(Saved entries)
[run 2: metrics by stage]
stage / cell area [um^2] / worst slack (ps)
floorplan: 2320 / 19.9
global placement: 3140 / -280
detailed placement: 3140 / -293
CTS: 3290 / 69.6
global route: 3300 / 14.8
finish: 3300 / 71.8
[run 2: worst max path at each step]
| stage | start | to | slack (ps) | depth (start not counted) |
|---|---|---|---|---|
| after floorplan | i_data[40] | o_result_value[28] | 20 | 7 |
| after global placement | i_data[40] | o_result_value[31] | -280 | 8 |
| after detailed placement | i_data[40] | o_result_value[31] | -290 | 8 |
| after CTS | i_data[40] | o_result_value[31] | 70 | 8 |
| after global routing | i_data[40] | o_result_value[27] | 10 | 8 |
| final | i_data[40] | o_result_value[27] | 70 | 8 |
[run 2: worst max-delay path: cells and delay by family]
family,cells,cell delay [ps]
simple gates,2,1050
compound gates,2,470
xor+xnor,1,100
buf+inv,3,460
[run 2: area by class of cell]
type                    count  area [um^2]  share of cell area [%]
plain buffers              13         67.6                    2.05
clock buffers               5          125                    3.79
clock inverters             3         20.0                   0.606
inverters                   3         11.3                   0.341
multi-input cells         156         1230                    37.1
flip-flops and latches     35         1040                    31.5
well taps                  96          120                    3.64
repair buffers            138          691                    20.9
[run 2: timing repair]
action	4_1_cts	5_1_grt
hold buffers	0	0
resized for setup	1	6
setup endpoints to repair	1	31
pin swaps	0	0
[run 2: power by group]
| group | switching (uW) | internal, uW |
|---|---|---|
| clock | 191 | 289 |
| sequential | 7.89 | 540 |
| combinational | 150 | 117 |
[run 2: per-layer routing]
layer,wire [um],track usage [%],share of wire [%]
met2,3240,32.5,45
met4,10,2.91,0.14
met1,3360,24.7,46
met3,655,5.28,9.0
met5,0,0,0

Aim of the exercise
Until the last line is reached, keep transcribing the data exactly.

Written solution
[run 2: metrics by stage]
stage / cell area [um^2] / worst slack (ps)
floorplan: 2320 / 19.9
global placement: 3140 / -280
detailed placement: 3140 / -293
CTS: 3290 / 69.6
global route: 3300 / 14.8
finish: 3300 / 71.8
[run 2: worst max path at each step]
| stage | start | to | slack (ps) | depth (start not counted) |
|---|---|---|---|---|
| after floorplan | i_data[40] | o_result_value[28] | 20 | 7 |
| after global placement | i_data[40] | o_result_value[31] | -280 | 8 |
| after detailed placement | i_data[40] | o_result_value[31] | -290 | 8 |
| after CTS | i_data[40] | o_result_value[31] | 70 | 8 |
| after global routing | i_data[40] | o_result_value[27] | 10 | 8 |
| final | i_data[40] | o_result_value[27] | 70 | 8 |
[run 2: worst max-delay path: cells and delay by family]
family,cells,cell delay [ps]
simple gates,2,1050
compound gates,2,470
xor+xnor,1,100
buf+inv,3,460
[run 2: area by class of cell]
type                    count  area [um^2]  share of cell area [%]
plain buffers              13         67.6                    2.05
clock buffers               5          125                    3.79
clock inverters             3         20.0                   0.606
inverters                   3         11.3                   0.341
multi-input cells         156         1230                    37.1
flip-flops and latches     35         1040                    31.5
well taps                  96          120                    3.64
repair buffers            138          691                    20.9
[run 2: timing repair]
action	4_1_cts	5_1_grt
hold buffers	0	0
resized for setup	1	6
setup endpoints to repair	1	31
pin swaps	0	0
[run 2: power by group]
| group | switching (uW) | internal, uW |
|---|---|---|
| clock | 191 | 289 |
| sequential | 7.89 | 540 |
| combinational | 150 | 117 |
[run 2: per-layer routing]
layer,wire [um],track usage [%],share of wire [%]
met2,3240,32.5,45
met4,10,2.91,0.14
met1,3360,24.7,46
met3,655,5.28,9.0
met5,0,0,0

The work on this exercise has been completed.